### Input data
Source: an optimization exercise on an open RTL-to-GDS flow (aim: a short achievable clock period, few clock cycles and low power). Production flows keep margins and buffers that such runs may drop.
In this exercise RTL edits were held to simulation tests only and were not proved equivalent to the original.
Power figures rest on the tool's default switching activity, not on a simulated workload.

==> flow/design.v <==
module e20_core (
    input  wire        clk,
    input  wire        rst,          
    output reg         mem_req,
    output reg         mem_we,
    output reg  [12:0] mem_addr,
    output reg  [15:0] mem_wdata,
    input  wire        mem_gnt,
    input  wire        mem_rvalid,
    input  wire [15:0] mem_rdata,
    output reg         halted
);
    localparam [2:0] OP_RRR  = 3'b000, OP_ADDI = 3'b001, OP_J   = 3'b010,
                     OP_JAL  = 3'b011, OP_LW   = 3'b100, OP_SW  = 3'b101,
                     OP_JEQ  = 3'b110, OP_SLTI = 3'b111;
    localparam [3:0] F_ADD = 4'b0000, F_SUB = 4'b0001, F_OR = 4'b0010,
                     F_AND = 4'b0011, F_SLT = 4'b0100, F_JR = 4'b1000;
    reg [15:0] regs [1:7];
    reg [12:0] pc;         
    reg [12:0] fa;         
    reg        req_data;   
    reg [15:0] ibuf;       
    reg        ibuf_v;
    reg [2:0]  q_v, q_ld, q_dr;
    reg        ld_pend;    
    reg [2:0]  ld_d;       
    wire acc       = mem_req & mem_gnt;
    wire acc_read  = acc & ~mem_we;
    wire acc_fetch = acc & ~req_data;
    wire data_wait = mem_req & req_data & ~mem_gnt;    
    wire resp_ld   = mem_rvalid & q_ld[0];
    wire resp_ins  = mem_rvalid & ~q_ld[0] & ~q_dr[0];    
    wire        ivalid = (ibuf_v | resp_ins) & ~halted;
    wire [15:0] ir     = ibuf_v ? ibuf : mem_rdata;
    wire [2:0]  op     = ir[15:13];
    wire [2:0]  ra     = ir[12:10];
    wire [2:0]  rb     = ir[9:7];
    wire [2:0]  rd_rrr = ir[6:4];
    wire [3:0]  func   = ir[3:0];
    wire [6:0]  imm7   = ir[6:0];
    wire [12:0] imm13  = ir[12:0];
    wire [15:0] simm   = {{9{imm7[6]}}, imm7};
    wire [15:0] va = (ra == 3'd0) ? 16'd0 : regs[ra];
    wire [15:0] vb = (rb == 3'd0) ? 16'd0 : regs[rb];
    wire [12:0] npc = pc + 13'd1;
    wire [12:0] ea  = va[12:0] + simm[12:0];
    wire is_rrr  = (op == OP_RRR);
    wire is_lw   = (op == OP_LW);
    wire is_sw   = (op == OP_SW);
    wire is_j    = (op == OP_J);
    wire is_jal  = (op == OP_JAL);
    wire is_jeq  = (op == OP_JEQ);
    wire is_jr   = is_rrr & (func == F_JR);
    wire is_halt = is_j & (imm13 == pc);
    reg        wr;
    reg [2:0]  dst;
    reg [15:0] res;
    always @(*) begin
        wr  = 1'b0;
        dst = rb;
        res = va + simm;
        case (op)
            OP_RRR: begin
                dst = rd_rrr;
                wr  = (func[3:1] == 3'b000) | (func[3:1] == 3'b001) | (func == F_SLT);
                case (func)
                    F_ADD:   res = va + vb;
                    F_SUB:   res = va - vb;
                    F_OR:    res = va | vb;
                    F_AND:   res = va & vb;
                    default: res = {15'd0, va < vb};
                endcase
            end
            OP_ADDI: wr = 1'b1;
            OP_SLTI: begin wr = 1'b1; res = {15'd0, va < simm}; end
            OP_JAL:  begin wr = 1'b1; dst = 3'd7; res = {3'd0, npc}; end
            default: ;
        endcase
    end
    wire wr_nz = wr & (dst != 3'd0);
    wire rd_a = ~(is_j | is_jal);
    wire rd_b = is_rrr | is_sw | is_jeq;
    wire ld_hit = ld_pend & ((rd_a & ra == ld_d) | (rd_b & rb == ld_d) |
                             (wr_nz & dst == ld_d));
    wire stall = ld_hit
               | (resp_ld & wr_nz)                          
               | ((is_lw | is_sw) & data_wait)
               | (is_lw & ld_pend & ~resp_ld)
               | (is_halt & data_wait);
    wire exec = ivalid & ~stall;
    wire        eq      = (va == vb);
    wire [12:0] br_tgt  = npc + simm[12:0];
    wire        tk_jeq  = is_jeq & eq & (imm7 != 7'd0);
    wire        tk_j    = (is_j | is_jal) & (imm13 != npc) & ~is_halt;
    wire        tk_jr   = is_jr & (va[12:0] != npc);
    reg  [12:0] tgt;
    always @(*) begin
        if (is_jeq)     tgt = br_tgt;
        else if (is_jr) tgt = va[12:0];
        else            tgt = imm13;
    end
    wire taken = exec & (tk_jeq | tk_j | tk_jr);
    wire overflow = ibuf_v & resp_ins & stall & ~halted;
    wire smc = exec & is_sw & ((ea == npc) | (ea == npc + 13'd1) | (ea == npc + 13'd2));
    wire redirect = taken | overflow | smc;
    wire [12:0] fa_n = redirect ? (taken ? tgt : npc)
                                : (acc_fetch ? fa + 13'd1 : fa);
    wire mem_go  = exec & (is_sw | (is_lw & rb != 3'd0));
    wire halt_go = exec & is_halt;
    wire       pop  = mem_rvalid;
    wire [2:0] s_v  = pop ? {1'b0, q_v[2:1]}  : q_v;
    wire [2:0] s_ld = pop ? {1'b0, q_ld[2:1]} : q_ld;
    wire [2:0] s_dr = (pop ? {1'b0, q_dr[2:1]} : q_dr) | ({3{redirect}} & ~s_ld);
    wire [2:0] slot = ~s_v & {s_v[1:0], 1'b1};        
    wire [2:0] push = {3{acc_read}} & slot;
    wire       can_fetch = ~s_v[1] & ~(s_v[0] & acc_read);
    integer i;
    always @(posedge clk) begin
        if (rst) begin
            mem_req   <= 1'b1;
            mem_we    <= 1'b0;
            mem_addr  <= 13'd0;
            mem_wdata <= 16'd0;
            req_data  <= 1'b0;
            halted    <= 1'b0;
            pc        <= 13'd0;
            fa        <= 13'd0;
            ibuf      <= 16'd0;
            ibuf_v    <= 1'b0;
            q_v <= 3'd0; q_ld <= 3'd0; q_dr <= 3'd0;
            ld_pend   <= 1'b0;
            ld_d      <= 3'd0;
            for (i = 1; i < 8; i = i + 1)
                regs[i] <= 16'd0;
        end else begin
            if (resp_ld & ld_pend) begin
                if (ld_d != 3'd0) regs[ld_d] <= mem_rdata;
            end else if (exec & wr_nz) begin
                regs[dst] <= res;
            end
            if (resp_ld) ld_pend <= 1'b0;
            if (exec & is_lw & rb != 3'd0) begin
                ld_pend <= 1'b1;
                ld_d    <= rb;
            end
            if (exec) pc <= taken ? tgt : npc;
            if (halt_go) halted <= 1'b1;
            if (ibuf_v) begin
                if (exec) begin
                    ibuf_v <= resp_ins & ~redirect;
                    ibuf   <= mem_rdata;
                end
            end else if (resp_ins & ~exec) begin
                ibuf_v <= 1'b1;
                ibuf   <= mem_rdata;
            end
            q_v  <= s_v | push;
            q_ld <= (s_ld & ~push) | (push & {3{req_data}});
            q_dr <= (s_dr & ~push) | (push & {3{redirect & ~req_data}});
            fa <= fa_n;
            if (mem_go) begin
                mem_req   <= 1'b1;
                mem_we    <= is_sw;
                mem_addr  <= ea;
                mem_wdata <= vb;
                req_data  <= 1'b1;
            end else if (data_wait) begin
            end else if (halt_go | halted) begin
                mem_req   <= 1'b0;
                req_data  <= 1'b0;
            end else begin
                mem_req   <= can_fetch;
                mem_we    <= 1'b0;
                mem_addr  <= fa_n;
                req_data  <= 1'b0;
            end
        end
    end
endmodule
Settings: LEC_CHECK=0, ABC_CLOCK_PERIOD_IN_PS=3000, CAP_MARGIN=20, CORE_MARGIN=2, CORE_UTILIZATION=40, PLACE_DENSITY=0.6, SETUP_SLACK_MARGIN=3.0, SLEW_MARGIN=20; clock period 8.0 ns.
run.sh (not shown) runs the stock make flow with config.mk's settings and CLKGATE_MAP_FILE= SYNTH_SCRIPT=/design/flow/synth_recipe.tcl, a recipe that flattens the netlist after the stock synthesis.
The starting point completed without violations.
Testbench counts at the start, summed over its fixed seeds: cycles 279,331.
Next try:
- CTS_BUF_LIST: default -> sky130_fd_sc_hd__clkbuf_16
- CTS_CLUSTER_DIAMETER: default -> 100
- CTS_CLUSTER_SIZE: default -> 20
What happened:
- design area goes down by a few percent
- die area stays the same
- count of clock-buffer cells in the layout goes down by 16
Next try:
- ABC_CLOCK_PERIOD_IN_PS: 3000 -> 2500
- CTS_BUF_LIST: sky130_fd_sc_hd__clkbuf_16 -> default
- CTS_CLUSTER_DIAMETER: 100 -> default
- CTS_CLUSTER_SIZE: 20 -> default
- SETUP_SLACK_MARGIN: 3.0 -> 4.5
Effect: Setup slack gets better by 18 ps; wire length rose by 12%; global-route usage rose by 2.9 points.

========
build 29:
e20_core, a different RTL version from the one above (not shown whole).
Size in the first run: roughly 0.015 mm^2 of cells after synthesis.
// e20_core
module e20_core (
    input  wire        clk,
    input  wire        rst,          
    output reg         mem_req,
    output reg         mem_we,
    output reg  [12:0] mem_addr,
    output wire [15:0] mem_wdata,
    input  wire        mem_gnt,
    input  wire        mem_rvalid,
    input  wire [15:0] mem_rdata,
    output reg         halted
);
    localparam [2:0] OP_RRR  = 3'b000, OP_ADDI = 3'b001, OP_J   = 3'b010,
                     OP_JAL  = 3'b011, OP_LW   = 3'b100, OP_SW  = 3'b101,
                     OP_JEQ  = 3'b110, OP_SLTI = 3'b111;
    localparam [3:0] F_ADD = 4'b0000, F_SUB = 4'b0001, F_OR = 4'b0010,
                     F_AND = 4'b0011, F_SLT = 4'b0100, F_JR = 4'b1000;
    reg [15:0] regs [1:7];
    reg [12:0] pc;         
    reg        req_data;   
    reg [2:0]  q_v, q_ld, q_dr;
    reg        st_q;       
    reg [2:0]  st_s;       
    reg        ld_pend;    
    reg [2:0]  ld_d;       
    wire acc       = mem_req & mem_gnt;
    wire acc_read  = acc & ~mem_we;
    wire acc_fetch = acc & ~req_data;
    wire data_wait = mem_req & req_data & ~mem_gnt;    
    wire resp_ld   = mem_rvalid & q_ld[0];
    wire resp_ins  = mem_rvalid & ~q_ld[0] & ~q_dr[0];    
    wire [12:0] npc = pc + 13'd1;
    wire [12:0] pc2 = pc + 13'd2;
    wire smc = st_q & ((mem_addr[12:2] == pc[12:2]) | (mem_addr[12:2] == pc2[12:2]));
    assign mem_wdata = (st_s == 3'd0) ? 16'd0 : regs[st_s];
    wire        ivalid = resp_ins & ~halted & ~smc;
    wire [15:0] ir     = mem_rdata;
    wire [2:0]  op     = ir[15:13];
    wire [2:0]  ra     = ir[12:10];
    wire [2:0]  rb     = ir[9:7];
    wire [2:0]  rd_rrr = ir[6:4];
    wire [3:0]  func   = ir[3:0];
    wire [6:0]  imm7   = ir[6:0];
    wire [12:0] imm13  = ir[12:0];
    wire [15:0] simm   = {{9{imm7[6]}}, imm7};
    wire [15:0] va = (ra == 3'd0) ? 16'd0 : regs[ra];
    wire [15:0] vb = (rb == 3'd0) ? 16'd0 : regs[rb];
    wire [12:0] ea  = va[12:0] + simm[12:0];
    wire is_rrr  = (op == OP_RRR);
    wire is_lw   = (op == OP_LW);
    wire is_sw   = (op == OP_SW);
    wire is_j    = (op == OP_J);
    wire is_jal  = (op == OP_JAL);
    wire is_jeq  = (op == OP_JEQ);
    wire is_jr   = is_rrr & (func == F_JR);
    wire is_halt = is_j & (imm13 == pc);
    reg        wr;
    reg [2:0]  dst;
    reg [15:0] res;
    always @(*) begin
  ...
Settings: LEC_CHECK=0, ABC_CLOCK_PERIOD_IN_PS=4000, CAP_MARGIN=20, CORE_MARGIN=2, CORE_UTILIZATION=40, CTS_BUF_LIST=sky130_fd_sc_hd__clkbuf_8, PLACE_DENSITY=0.6, SETUP_SLACK_MARGIN=3.0, SLEW_MARGIN=20; clock period 8.0 ns.
standard.sh (not shown) runs the stock make flow with config.mk's settings and CLKGATE_MAP_FILE= SYNTH_SCRIPT=/design/flow/synth_recipe.tcl, a recipe that flattens the netlist after the stock synthesis.
==> flow/flow/run.sh <==
#!/bin/bash
# The standard layout (the standard.sh, unchanged synthesis and steps),
# with one change to clock tree synthesis: no dummy loads are added to
# balance the clock tree's leaf buffers.
set -euo pipefail
export CTS_ARGS="-sink_clustering_enable -repair_clock_nets -buf_list sky130_fd_sc_hd__clkbuf_8 -dont_use_dummy_load"
bash standard.sh > standard.log 2>&1
In summary, build 29 completed successfully, with a layout that passed the timing, design-rule and antenna checks.
Testbench counts of build 29, summed over its fixed seeds: cycles 285,732.
Inputs modified between build 29 and build 24:
==> flow/run.sh (new file) <==
#!/bin/bash
# synth_recipe.tcl (not shown) runs the flow's synth.tcl, then flattens the netlist and writes it again
# the make line also repeats each setting of config.mk as NAME=value (left out here)
make -C /OpenROAD-flow-scripts/flow DESIGN_CONFIG=/design/flow/config.mk WORK_HOME=/design/flow/orfs CLKGATE_MAP_FILE= SYNTH_SCRIPT=/design/flow/synth_recipe.tcl finish
-- flow/config.mk --
<<< build 29, line 8
export ABC_CLOCK_PERIOD_IN_PS = 4000
>>> build 24, line 8
export ABC_CLOCK_PERIOD_IN_PS = 3000
removed: flow/flow/run.sh
removed: flow/standard.sh
--- outcome ---
Going from build 29 to build 24, number of clock buffers inserted by TritonCTS barely changed; met3 wire length dropped 0.52%; clock network power climbed 42%. Compared to build 29, build 24 has total combinational power about 2% lower. Summary — total power, build 24 relative to build 29: higher, by 180 uW. As far as cell count is concerned, build 24 and build 29 perform about the same.
Modified inputs, build 22 compared to build 24
==> flow/flow/run.sh (new file) <==
#!/bin/bash
# The standard layout (the standard.sh, unchanged synthesis and steps),
# with one change to clock tree synthesis: no dummy loads are added to
# balance the clock tree's leaf buffers.
set -euo pipefail
export CTS_ARGS="-sink_clustering_enable -repair_clock_nets -buf_list sky130_fd_sc_hd__clkbuf_8 -dont_use_dummy_load"
bash standard.sh > standard.log 2>&1
==> flow/standard.sh (new file) <==
#!/bin/bash
# synth_recipe.tcl (not shown) runs the flow's synth.tcl, then flattens the netlist and writes it again
# the make line also repeats each setting of config.mk as NAME=value (left out here)
make -C /OpenROAD-flow-scripts/flow DESIGN_CONFIG=/design/flow/config.mk WORK_HOME=/design/flow/orfs CLKGATE_MAP_FILE= SYNTH_SCRIPT=/design/flow/synth_recipe.tcl "${@:-finish}"
-- flow/config.mk --
<<< build 24, line 9
export CAP_MARGIN = 20
>>> build 22, line 9
export CAP_MARGIN = 0
<<< build 24, line 15
export SLEW_MARGIN = 20
>>> build 22, line 15
export SLEW_MARGIN = 0
removed: flow/run.sh
Results
Endpoint of the worst setup timing path = regs[1][11]: build 24; endpoint of the worst setup timing path = regs[1][9]: build 22. Compared build 22 vs build 24, and clock power is down in build 22. Delta (build 22 minus build 24): wire length on met3 fell by 73 um, clock-pin slew reported for the worst setup and hold paths after clock tree synthesis stayed essentially flat, non-clock buffer count rose by 18%. | worst setup slack | lower: build 22 |. Compared with build 24, build 22 shows total routing resource utilization after global routing lower by 0.25 points. Of the two values seen for critical path's slowest cell, xor2_1 was produced by build 22 and a311o_2 by build 24.

-- afterwards: timing with drivers on the ports --
No port has a modelled driver above. Below, the same layouts with a new extraction and two added sets of constraints. Step 1: set_driving_cell puts a clkbuf_16 on clk and a buf_2 on each other input, an assumption about the parent block. Step 2 moves the port delays by t, midway between the first and last clock arrival at a register: inputs arrive t later, outputs are due t later. That takes back most of the time a late clock gives input paths. a / b / c = ideal / step 1 / step 2; a / b = the first two.
run | t (ns) | setup slack, ns | worst hold slack (ns) | worst setup path after step 2 | latest minus earliest clock arrival (ns)
the first run of note 1 | 0.619 | 1.952 / 1.959 / 1.341 | 0.498 / 0.498 / 0.498 | input to register | 0.049 / 0.049
the second run of note 1 | 0.583 | 2.047 / 2.059 / 1.476 | 0.499 / 0.499 / 0.499 | input to register | 0.034 / 0.034
the third run of note 1 | 0.620 | 2.065 / 2.028 / 1.408 | 0.490 / 0.490 / 0.490 | input to register | 0.036 / 0.036
build 29 | 0.541 | 3.018 / 2.990 / 2.449 | 0.487 / 0.487 / 0.487 | input to register | 0.032 / 0.032
build 24 | 0.565 | 3.045 / 2.946 / 2.382 | 0.489 / 0.489 / 0.489 | input to register | 0.019 / 0.019
build 22 | 0.556 | 2.957 / 2.937 / 2.381 | 0.487 / 0.487 / 0.487 | input to register | 0.028 / 0.028
After both steps every run listed still meets setup and hold. The setup slack of build 24, which loses most, moves by -0.099 ns with the drivers and by -0.663 ns with both steps.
######
Work required: Among the entries above, the line containing "wire ld_hit = ld_pend", the line containing "wire redirect = taken | overflow | smc;", and all lines between them are to be restated word for word; nothing else belongs in the reply.

Response to the exercise:
    wire ld_hit = ld_pend & ((rd_a & ra == ld_d) | (rd_b & rb == ld_d) |
                             (wr_nz & dst == ld_d));
    wire stall = ld_hit
               | (resp_ld & wr_nz)                          
               | ((is_lw | is_sw) & data_wait)
               | (is_lw & ld_pend & ~resp_ld)
               | (is_halt & data_wait);
    wire exec = ivalid & ~stall;
    wire        eq      = (va == vb);
    wire [12:0] br_tgt  = npc + simm[12:0];
    wire        tk_jeq  = is_jeq & eq & (imm7 != 7'd0);
    wire        tk_j    = (is_j | is_jal) & (imm13 != npc) & ~is_halt;
    wire        tk_jr   = is_jr & (va[12:0] != npc);
    reg  [12:0] tgt;
    always @(*) begin
        if (is_jeq)     tgt = br_tgt;
        else if (is_jr) tgt = va[12:0];
        else            tgt = imm13;
    end
    wire taken = exec & (tk_jeq | tk_j | tk_jr);
    wire overflow = ibuf_v & resp_ins & stall & ~halted;
    wire smc = exec & is_sw & ((ea == npc) | (ea == npc + 13'd1) | (ea == npc + 13'd2));
    wire redirect = taken | overflow | smc;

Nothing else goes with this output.